* Available records
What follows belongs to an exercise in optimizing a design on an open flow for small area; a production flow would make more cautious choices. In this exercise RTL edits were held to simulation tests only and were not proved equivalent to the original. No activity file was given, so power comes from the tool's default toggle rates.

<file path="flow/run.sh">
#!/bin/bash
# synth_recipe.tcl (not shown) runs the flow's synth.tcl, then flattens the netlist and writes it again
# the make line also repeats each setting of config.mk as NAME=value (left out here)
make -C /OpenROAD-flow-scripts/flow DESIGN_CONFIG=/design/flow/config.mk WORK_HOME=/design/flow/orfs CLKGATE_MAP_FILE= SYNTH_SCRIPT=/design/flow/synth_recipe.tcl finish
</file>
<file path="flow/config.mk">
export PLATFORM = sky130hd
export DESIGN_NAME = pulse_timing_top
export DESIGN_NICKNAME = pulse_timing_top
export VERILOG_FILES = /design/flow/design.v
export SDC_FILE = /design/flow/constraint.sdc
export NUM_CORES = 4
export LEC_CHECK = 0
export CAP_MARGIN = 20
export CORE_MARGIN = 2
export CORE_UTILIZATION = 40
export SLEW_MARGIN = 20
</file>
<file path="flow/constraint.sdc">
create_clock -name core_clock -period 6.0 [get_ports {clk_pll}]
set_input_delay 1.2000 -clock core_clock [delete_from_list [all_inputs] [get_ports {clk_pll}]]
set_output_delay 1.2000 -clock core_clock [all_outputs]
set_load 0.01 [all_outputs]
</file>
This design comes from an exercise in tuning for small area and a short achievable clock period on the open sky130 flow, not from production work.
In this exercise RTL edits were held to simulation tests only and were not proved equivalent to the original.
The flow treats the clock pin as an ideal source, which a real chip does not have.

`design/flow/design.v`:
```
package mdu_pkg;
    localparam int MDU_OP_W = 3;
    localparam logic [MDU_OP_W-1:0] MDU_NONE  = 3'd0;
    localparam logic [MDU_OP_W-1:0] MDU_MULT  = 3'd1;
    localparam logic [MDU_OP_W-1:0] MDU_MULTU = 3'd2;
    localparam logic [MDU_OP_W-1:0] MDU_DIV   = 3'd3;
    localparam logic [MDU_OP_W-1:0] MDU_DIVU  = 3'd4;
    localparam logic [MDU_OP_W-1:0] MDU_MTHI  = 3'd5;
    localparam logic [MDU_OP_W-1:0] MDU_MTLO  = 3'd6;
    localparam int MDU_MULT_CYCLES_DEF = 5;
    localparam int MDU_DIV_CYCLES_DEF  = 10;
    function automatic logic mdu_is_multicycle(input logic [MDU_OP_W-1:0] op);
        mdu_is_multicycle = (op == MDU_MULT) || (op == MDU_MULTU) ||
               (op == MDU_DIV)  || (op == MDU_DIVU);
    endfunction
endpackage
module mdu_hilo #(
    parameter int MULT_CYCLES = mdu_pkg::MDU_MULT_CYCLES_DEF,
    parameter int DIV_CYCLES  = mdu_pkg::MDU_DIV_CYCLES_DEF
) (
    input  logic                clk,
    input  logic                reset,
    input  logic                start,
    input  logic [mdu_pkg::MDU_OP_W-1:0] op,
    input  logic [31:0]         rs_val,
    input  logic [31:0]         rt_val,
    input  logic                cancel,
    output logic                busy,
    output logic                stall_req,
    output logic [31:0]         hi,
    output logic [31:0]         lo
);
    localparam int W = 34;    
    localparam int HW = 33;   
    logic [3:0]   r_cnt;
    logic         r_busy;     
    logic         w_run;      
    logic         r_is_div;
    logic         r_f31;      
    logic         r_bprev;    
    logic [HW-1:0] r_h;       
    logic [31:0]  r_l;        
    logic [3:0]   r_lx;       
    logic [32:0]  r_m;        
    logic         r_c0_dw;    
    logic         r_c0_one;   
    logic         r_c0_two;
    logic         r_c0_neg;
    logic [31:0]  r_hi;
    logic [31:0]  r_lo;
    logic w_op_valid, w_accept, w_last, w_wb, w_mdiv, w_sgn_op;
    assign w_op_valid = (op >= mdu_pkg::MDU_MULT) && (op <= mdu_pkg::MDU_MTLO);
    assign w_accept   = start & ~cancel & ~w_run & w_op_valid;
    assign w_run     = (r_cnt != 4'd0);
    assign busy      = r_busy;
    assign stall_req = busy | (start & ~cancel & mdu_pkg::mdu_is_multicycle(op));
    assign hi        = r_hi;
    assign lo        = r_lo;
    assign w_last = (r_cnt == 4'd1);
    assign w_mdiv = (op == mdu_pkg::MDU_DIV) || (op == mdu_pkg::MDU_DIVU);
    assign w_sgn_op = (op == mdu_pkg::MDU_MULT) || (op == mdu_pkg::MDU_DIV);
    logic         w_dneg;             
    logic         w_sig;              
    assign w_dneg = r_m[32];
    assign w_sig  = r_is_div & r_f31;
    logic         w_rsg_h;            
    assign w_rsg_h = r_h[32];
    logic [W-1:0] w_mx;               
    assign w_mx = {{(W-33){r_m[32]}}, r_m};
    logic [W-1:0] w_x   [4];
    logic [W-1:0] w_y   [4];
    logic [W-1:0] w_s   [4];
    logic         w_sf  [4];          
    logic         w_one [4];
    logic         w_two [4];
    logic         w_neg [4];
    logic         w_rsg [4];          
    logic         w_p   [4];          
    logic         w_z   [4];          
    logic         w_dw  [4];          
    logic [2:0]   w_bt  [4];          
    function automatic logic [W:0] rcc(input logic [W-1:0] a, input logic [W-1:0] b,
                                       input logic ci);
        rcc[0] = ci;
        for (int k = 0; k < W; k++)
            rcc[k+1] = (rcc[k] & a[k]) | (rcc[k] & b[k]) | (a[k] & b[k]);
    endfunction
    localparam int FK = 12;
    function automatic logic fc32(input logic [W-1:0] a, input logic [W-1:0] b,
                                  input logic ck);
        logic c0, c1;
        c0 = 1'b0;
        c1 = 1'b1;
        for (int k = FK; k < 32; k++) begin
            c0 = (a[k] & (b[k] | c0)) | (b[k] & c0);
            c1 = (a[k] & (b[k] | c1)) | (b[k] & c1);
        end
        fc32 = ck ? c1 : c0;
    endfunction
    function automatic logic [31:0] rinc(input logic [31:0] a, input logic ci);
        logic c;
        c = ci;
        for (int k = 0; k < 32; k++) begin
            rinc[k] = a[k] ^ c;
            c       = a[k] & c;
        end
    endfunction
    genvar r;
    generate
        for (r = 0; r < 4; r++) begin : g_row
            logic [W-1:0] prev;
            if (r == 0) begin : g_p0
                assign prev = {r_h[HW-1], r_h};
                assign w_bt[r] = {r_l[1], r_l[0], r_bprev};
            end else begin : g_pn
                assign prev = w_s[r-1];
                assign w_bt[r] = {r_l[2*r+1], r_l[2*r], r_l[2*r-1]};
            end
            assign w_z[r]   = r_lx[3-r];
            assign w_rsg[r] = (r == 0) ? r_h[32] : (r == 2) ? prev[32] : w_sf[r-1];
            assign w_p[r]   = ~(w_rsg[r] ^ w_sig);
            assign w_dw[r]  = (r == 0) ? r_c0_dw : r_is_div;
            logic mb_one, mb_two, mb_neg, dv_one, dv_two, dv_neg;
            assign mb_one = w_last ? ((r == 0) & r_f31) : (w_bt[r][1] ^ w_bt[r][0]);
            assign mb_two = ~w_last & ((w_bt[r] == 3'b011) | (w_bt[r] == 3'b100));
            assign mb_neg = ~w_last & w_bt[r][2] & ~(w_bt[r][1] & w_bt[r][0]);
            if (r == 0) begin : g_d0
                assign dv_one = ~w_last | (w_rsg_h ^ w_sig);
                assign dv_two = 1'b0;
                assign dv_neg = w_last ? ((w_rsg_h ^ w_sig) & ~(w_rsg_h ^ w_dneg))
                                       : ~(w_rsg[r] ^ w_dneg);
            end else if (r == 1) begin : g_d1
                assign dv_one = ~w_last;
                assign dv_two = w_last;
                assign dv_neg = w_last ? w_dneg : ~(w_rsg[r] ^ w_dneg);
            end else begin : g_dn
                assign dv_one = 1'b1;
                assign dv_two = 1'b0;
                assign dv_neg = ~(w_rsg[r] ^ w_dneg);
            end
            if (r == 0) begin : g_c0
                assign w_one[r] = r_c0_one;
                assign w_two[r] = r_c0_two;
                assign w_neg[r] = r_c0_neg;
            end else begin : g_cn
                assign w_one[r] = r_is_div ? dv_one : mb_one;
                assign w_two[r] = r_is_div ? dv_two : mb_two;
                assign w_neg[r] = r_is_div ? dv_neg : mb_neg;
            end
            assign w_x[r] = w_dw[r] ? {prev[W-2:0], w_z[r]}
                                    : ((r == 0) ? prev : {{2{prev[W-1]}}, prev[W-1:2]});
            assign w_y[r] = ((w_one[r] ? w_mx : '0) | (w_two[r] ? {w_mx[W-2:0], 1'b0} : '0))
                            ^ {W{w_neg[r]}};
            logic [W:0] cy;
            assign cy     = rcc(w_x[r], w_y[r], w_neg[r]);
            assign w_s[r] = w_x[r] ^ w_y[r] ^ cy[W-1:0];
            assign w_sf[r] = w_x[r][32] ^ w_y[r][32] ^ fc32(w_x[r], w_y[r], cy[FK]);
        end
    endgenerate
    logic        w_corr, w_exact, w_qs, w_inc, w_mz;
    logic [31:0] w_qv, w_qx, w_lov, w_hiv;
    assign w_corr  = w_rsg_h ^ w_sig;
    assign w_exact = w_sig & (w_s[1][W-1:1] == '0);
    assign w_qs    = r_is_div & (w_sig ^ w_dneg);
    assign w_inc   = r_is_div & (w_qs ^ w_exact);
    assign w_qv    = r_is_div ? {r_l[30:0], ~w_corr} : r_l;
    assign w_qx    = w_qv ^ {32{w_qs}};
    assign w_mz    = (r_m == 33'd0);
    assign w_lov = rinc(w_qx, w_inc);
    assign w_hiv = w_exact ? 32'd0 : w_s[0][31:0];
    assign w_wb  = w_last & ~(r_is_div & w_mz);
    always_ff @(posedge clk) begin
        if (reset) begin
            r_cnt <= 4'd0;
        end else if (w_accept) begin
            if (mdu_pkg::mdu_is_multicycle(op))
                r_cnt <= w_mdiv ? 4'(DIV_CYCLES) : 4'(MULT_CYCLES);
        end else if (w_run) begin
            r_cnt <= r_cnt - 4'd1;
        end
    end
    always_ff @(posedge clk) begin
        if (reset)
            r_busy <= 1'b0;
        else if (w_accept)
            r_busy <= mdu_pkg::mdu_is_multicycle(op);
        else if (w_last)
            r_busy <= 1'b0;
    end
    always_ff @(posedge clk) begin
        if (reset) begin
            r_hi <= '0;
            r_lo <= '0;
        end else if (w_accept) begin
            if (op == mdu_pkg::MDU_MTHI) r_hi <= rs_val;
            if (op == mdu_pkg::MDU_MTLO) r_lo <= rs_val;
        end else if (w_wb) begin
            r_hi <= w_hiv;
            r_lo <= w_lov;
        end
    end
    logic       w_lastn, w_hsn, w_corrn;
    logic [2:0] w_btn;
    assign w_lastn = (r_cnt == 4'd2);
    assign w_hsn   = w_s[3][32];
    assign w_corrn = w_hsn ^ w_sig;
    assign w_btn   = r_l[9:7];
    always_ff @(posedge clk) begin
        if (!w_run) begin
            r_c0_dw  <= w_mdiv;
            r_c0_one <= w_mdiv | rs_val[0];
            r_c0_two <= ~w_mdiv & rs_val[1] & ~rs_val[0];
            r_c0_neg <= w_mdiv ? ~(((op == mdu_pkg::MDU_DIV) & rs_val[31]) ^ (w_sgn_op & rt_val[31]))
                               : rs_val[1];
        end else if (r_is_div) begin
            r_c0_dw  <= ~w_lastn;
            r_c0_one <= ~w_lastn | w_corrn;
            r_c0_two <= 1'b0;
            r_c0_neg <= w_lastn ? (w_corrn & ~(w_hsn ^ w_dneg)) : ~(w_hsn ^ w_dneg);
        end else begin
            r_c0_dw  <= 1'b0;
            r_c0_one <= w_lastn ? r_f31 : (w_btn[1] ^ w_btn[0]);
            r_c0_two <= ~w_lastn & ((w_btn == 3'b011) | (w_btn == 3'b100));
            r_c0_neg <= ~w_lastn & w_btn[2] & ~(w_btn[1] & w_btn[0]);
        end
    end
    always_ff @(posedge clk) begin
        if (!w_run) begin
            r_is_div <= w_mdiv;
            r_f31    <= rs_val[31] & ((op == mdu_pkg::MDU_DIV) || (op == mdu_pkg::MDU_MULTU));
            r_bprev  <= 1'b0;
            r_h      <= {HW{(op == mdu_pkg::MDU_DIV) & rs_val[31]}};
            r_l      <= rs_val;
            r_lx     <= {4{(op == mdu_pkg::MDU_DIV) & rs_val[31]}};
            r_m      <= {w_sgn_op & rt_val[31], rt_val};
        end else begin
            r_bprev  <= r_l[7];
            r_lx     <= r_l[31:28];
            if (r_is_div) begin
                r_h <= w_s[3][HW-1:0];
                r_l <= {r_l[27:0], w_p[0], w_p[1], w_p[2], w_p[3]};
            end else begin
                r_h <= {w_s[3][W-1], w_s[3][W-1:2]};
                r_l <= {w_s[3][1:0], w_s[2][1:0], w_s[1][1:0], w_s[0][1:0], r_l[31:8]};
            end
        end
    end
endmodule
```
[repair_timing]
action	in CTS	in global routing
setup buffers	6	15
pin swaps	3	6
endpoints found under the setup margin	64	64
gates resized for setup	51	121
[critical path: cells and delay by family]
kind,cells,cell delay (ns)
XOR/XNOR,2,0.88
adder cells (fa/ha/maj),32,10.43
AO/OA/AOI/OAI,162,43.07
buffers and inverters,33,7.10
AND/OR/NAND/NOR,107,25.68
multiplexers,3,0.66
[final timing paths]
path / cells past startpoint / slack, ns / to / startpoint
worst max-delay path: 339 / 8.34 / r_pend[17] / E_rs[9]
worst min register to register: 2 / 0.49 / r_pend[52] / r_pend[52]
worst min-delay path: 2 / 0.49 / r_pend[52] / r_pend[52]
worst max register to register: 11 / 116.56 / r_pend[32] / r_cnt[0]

* To do
Please give the number of lines in the data above that include the string "tests", and nothing else.

* Answer to this task
2